Below are the records; copy exactly the stretch from the line containing "export BUFFER_PORTS_ARGS = -buffer_cell" through the line containing "export SYNTH_HDL_FRONTEND = slang", both ends included, and nothing else.

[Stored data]

*** Block opens ***

### src/rtl/wb_stage_load_align.sv
// rtl/wb_stage_load_align.sv - little-endian load extraction and misalign detect
module load_align
  import core_pkg::*;
#(
  parameter int XLEN = 32
) (
  input  logic [XLEN-1:0] raw_word,
  input  logic [2:0]      funct3,
  input  logic [1:0]      offset,
  output logic [XLEN-1:0] data,
  output logic            misalign
);

  logic [7:0]  sel_byte;
  logic [15:0] sel_half;

  assign sel_byte = raw_word[{offset, 3'b000} +: 8];
  assign sel_half = raw_word[{offset[1], 4'b0000} +: 16];

  // Select and extend the addressed lane; flag odd halfwords, unaligned words
  // and funct3 values that are not loads.
  always_comb begin
    data     = '0;
    misalign = 1'b0;
    unique case (funct3)
      LD_LB:  data = {{(XLEN-8){sel_byte[7]}}, sel_byte};
      LD_LBU: data = {{(XLEN-8){1'b0}}, sel_byte};
      LD_LH: begin
        data     = {{(XLEN-16){sel_half[15]}}, sel_half};
        misalign = offset[0];
      end
      LD_LHU: begin
        data     = {{(XLEN-16){1'b0}}, sel_half};
        misalign = offset[0];
      end
      LD_LW: begin
        data     = raw_word;
        misalign = (offset != 2'b00);
      end
      default: misalign = 1'b1;
    endcase
    if (!is_legal_load(funct3)) begin
      misalign = 1'b1;
    end
  end

endmodule

### src/rtl/wb_stage.sv
// rtl/wb_stage.sv - MEM/WB pipeline register with writeback select and load alignment
module wb_stage
  import core_pkg::*;
#(
  parameter int              XLEN      = 32,
  parameter logic [XLEN-1:0] RESET_PC4 = 32'h0000_0004
) (
  input  logic      clk,
  input  logic      rst,
  wb_stage_if.slave bus
);

  logic            q_valid;
  logic            q_reg_write;
  logic [4:0]      q_rd;
  wb_sel_t         q_wb_sel;
  logic [2:0]      q_load_type;
  logic [1:0]      q_addr_low;
  logic [XLEN-1:0] q_alu;
  logic [XLEN-1:0] q_mem_rdata;
  logic [XLEN-1:0] q_pc4;
  logic [XLEN-1:0] q_imm;

  logic [XLEN-1:0] load_data;
  logic            load_misalign;
  logic            load_fault;
  logic [XLEN-1:0] sel_data;

  // Pipeline register: reset, then flush (bubble, overrides stall), then capture or hold.
  always_ff @(posedge clk) begin
    if (rst || bus.flush) begin
      q_valid     <= 1'b0;
      q_reg_write <= 1'b0;
      q_rd        <= '0;
      q_wb_sel    <= WB_ALU;
      q_load_type <= '0;
      q_addr_low  <= '0;
      q_alu       <= '0;
      q_mem_rdata <= '0;
      q_pc4       <= RESET_PC4;
      q_imm       <= '0;
    end else if (bus.en) begin
      q_valid     <= bus.valid_in;
      q_reg_write <= bus.reg_write_in;
      q_rd        <= bus.rd_in;
      q_wb_sel    <= wb_sel_t'(bus.wb_sel_in);
      q_load_type <= bus.load_type_in;
      q_addr_low  <= bus.addr_low_in;
      q_alu       <= bus.alu_in;
      q_mem_rdata <= bus.mem_rdata_in;
      q_pc4       <= bus.pc4_in;
      q_imm       <= bus.imm_in;
    end
  end

  // Alignment works on registered fields so the stage has no input-to-output path.
  load_align #(
    .XLEN(XLEN)
  ) u_load_align (
    .raw_word (q_mem_rdata),
    .funct3   (q_load_type),
    .offset   (q_addr_low),
    .data     (load_data),
    .misalign (load_misalign)
  );

  assign load_fault = (q_wb_sel == WB_MEM) && load_misalign;

  // Writeback source select; a faulting load presents zero data.
  always_comb begin
    sel_data = '0;
    unique case (q_wb_sel)
      WB_ALU:  sel_data = q_alu;
      WB_MEM:  sel_data = load_data;
      WB_PC4:  sel_data = q_pc4;
      WB_IMM:  sel_data = q_imm;
      default: sel_data = '0;
    endcase
    if (load_fault) begin
      sel_data = '0;
    end
  end

  // x0 writes still reach the register file, but never act as a forwarding source.
  assign bus.Wt_addr   = q_rd;
  assign bus.Wt_data   = sel_data;
  assign bus.L_S       = q_valid & q_reg_write & ~load_fault;
  assign bus.valid_out = q_valid;
  assign bus.fwd_en    = bus.L_S & (q_rd != 5'd0);
  assign bus.load_err  = q_valid & load_fault;
  assign bus.pc4_out   = q_pc4;

endmodule

### src/flat_wrapper.sv
// flat-port wrapper written by rule: the top's interface ports become plain ports
module wb_stage_flat import core_pkg::*;
#(
  parameter int              XLEN      = 32,
  parameter logic [XLEN-1:0] RESET_PC4 = 32'h0000_0004
)
  (clk, rst, bus_en, bus_flush, bus_valid_in, bus_reg_write_in, bus_rd_in, bus_wb_sel_in, bus_load_type_in, bus_addr_low_in, bus_alu_in, bus_mem_rdata_in, bus_pc4_in, bus_imm_in, bus_Wt_addr, bus_Wt_data, bus_L_S, bus_valid_out, bus_fwd_en, bus_load_err, bus_pc4_out);
  wb_stage_if #(.XLEN(XLEN)) bus_i ();
  input  logic clk;
  input  logic rst;
  input wire logic [$bits(bus_i.en)-1:0] bus_en;
  input wire logic [$bits(bus_i.flush)-1:0] bus_flush;
  input wire logic [$bits(bus_i.valid_in)-1:0] bus_valid_in;
  input wire logic [$bits(bus_i.reg_write_in)-1:0] bus_reg_write_in;
  input wire logic [$bits(bus_i.rd_in)-1:0] bus_rd_in;
  input wire logic [$bits(bus_i.wb_sel_in)-1:0] bus_wb_sel_in;
  input wire logic [$bits(bus_i.load_type_in)-1:0] bus_load_type_in;
  input wire logic [$bits(bus_i.addr_low_in)-1:0] bus_addr_low_in;
  input wire logic [$bits(bus_i.alu_in)-1:0] bus_alu_in;
  input wire logic [$bits(bus_i.mem_rdata_in)-1:0] bus_mem_rdata_in;
  input wire logic [$bits(bus_i.pc4_in)-1:0] bus_pc4_in;
  input wire logic [$bits(bus_i.imm_in)-1:0] bus_imm_in;
  output wire logic [$bits(bus_i.Wt_addr)-1:0] bus_Wt_addr;
  output wire logic [$bits(bus_i.Wt_data)-1:0] bus_Wt_data;
  output wire logic [$bits(bus_i.L_S)-1:0] bus_L_S;
  output wire logic [$bits(bus_i.valid_out)-1:0] bus_valid_out;
  output wire logic [$bits(bus_i.fwd_en)-1:0] bus_fwd_en;
  output wire logic [$bits(bus_i.load_err)-1:0] bus_load_err;
  output wire logic [$bits(bus_i.pc4_out)-1:0] bus_pc4_out;
  assign bus_i.en = bus_en;
  assign bus_i.flush = bus_flush;
  assign bus_i.valid_in = bus_valid_in;
  assign bus_i.reg_write_in = bus_reg_write_in;
  assign bus_i.rd_in = bus_rd_in;
  assign bus_i.wb_sel_in = bus_wb_sel_in;
  assign bus_i.load_type_in = bus_load_type_in;
  assign bus_i.addr_low_in = bus_addr_low_in;
  assign bus_i.alu_in = bus_alu_in;
  assign bus_i.mem_rdata_in = bus_mem_rdata_in;
  assign bus_i.pc4_in = bus_pc4_in;
  assign bus_i.imm_in = bus_imm_in;
  assign bus_Wt_addr = bus_i.Wt_addr;
  assign bus_Wt_data = bus_i.Wt_data;
  assign bus_L_S = bus_i.L_S;
  assign bus_valid_out = bus_i.valid_out;
  assign bus_fwd_en = bus_i.fwd_en;
  assign bus_load_err = bus_i.load_err;
  assign bus_pc4_out = bus_i.pc4_out;
  wb_stage #(.XLEN(XLEN), .RESET_PC4(RESET_PC4)) u_core (.clk(clk), .rst(rst), .bus(bus_i));
endmodule
### config.mk
export PLATFORM = sky130hd
export DESIGN_NAME = wb_stage_flat
export DESIGN_NICKNAME = d
export VERILOG_FILES = /design/src/rtl/core_pkg.sv /design/src/rtl/wb_stage_if.sv /design/src/rtl/wb_stage_load_align.sv /design/src/rtl/wb_stage.sv /design/src/flat_wrapper.sv
export SDC_FILE = /design/constraint.sdc
export NUM_CORES = 1
export LEC_CHECK = 0
export ABC_AREA = 1
export ABC_CLOCK_PERIOD_IN_PS = 1900
export BUFFER_PORTS_ARGS = -buffer_cell sky130_fd_sc_hd__buf_2
export CAP_MARGIN = 10
export CORE_MARGIN = 2
export CORE_UTILIZATION = 54
export CTS_BUF_LIST = sky130_fd_sc_hd__clkbuf_2
export DETAILED_ROUTE_END_ITERATION = 7
export GPL_TIMING_DRIVEN = 0
export HOLD_SLACK_MARGIN = 0.12
export PLACE_DENSITY = 0.83
export SYNTH_ARGS = -nofsm -noshare
export SYNTH_HDL_FRONTEND = slang
export SYNTH_HIERARCHICAL = 1
export SYNTH_SLANG_ARGS = --single-unit
### constraint.sdc
create_clock -name clk -period 1.9 [get_ports clk]
set_input_delay 0.19 -clock clk [delete_from_list [all_inputs] [get_ports clk]]
set_output_delay 0.19 -clock clk [all_outputs]
set_load 0.02 [all_outputs]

*** Block closes ***

* _Task answer_
export BUFFER_PORTS_ARGS = -buffer_cell sky130_fd_sc_hd__buf_2
export CAP_MARGIN = 10
export CORE_MARGIN = 2
export CORE_UTILIZATION = 54
export CTS_BUF_LIST = sky130_fd_sc_hd__clkbuf_2
export DETAILED_ROUTE_END_ITERATION = 7
export GPL_TIMING_DRIVEN = 0
export HOLD_SLACK_MARGIN = 0.12
export PLACE_DENSITY = 0.83
export SYNTH_ARGS = -nofsm -noshare
export SYNTH_HDL_FRONTEND = slang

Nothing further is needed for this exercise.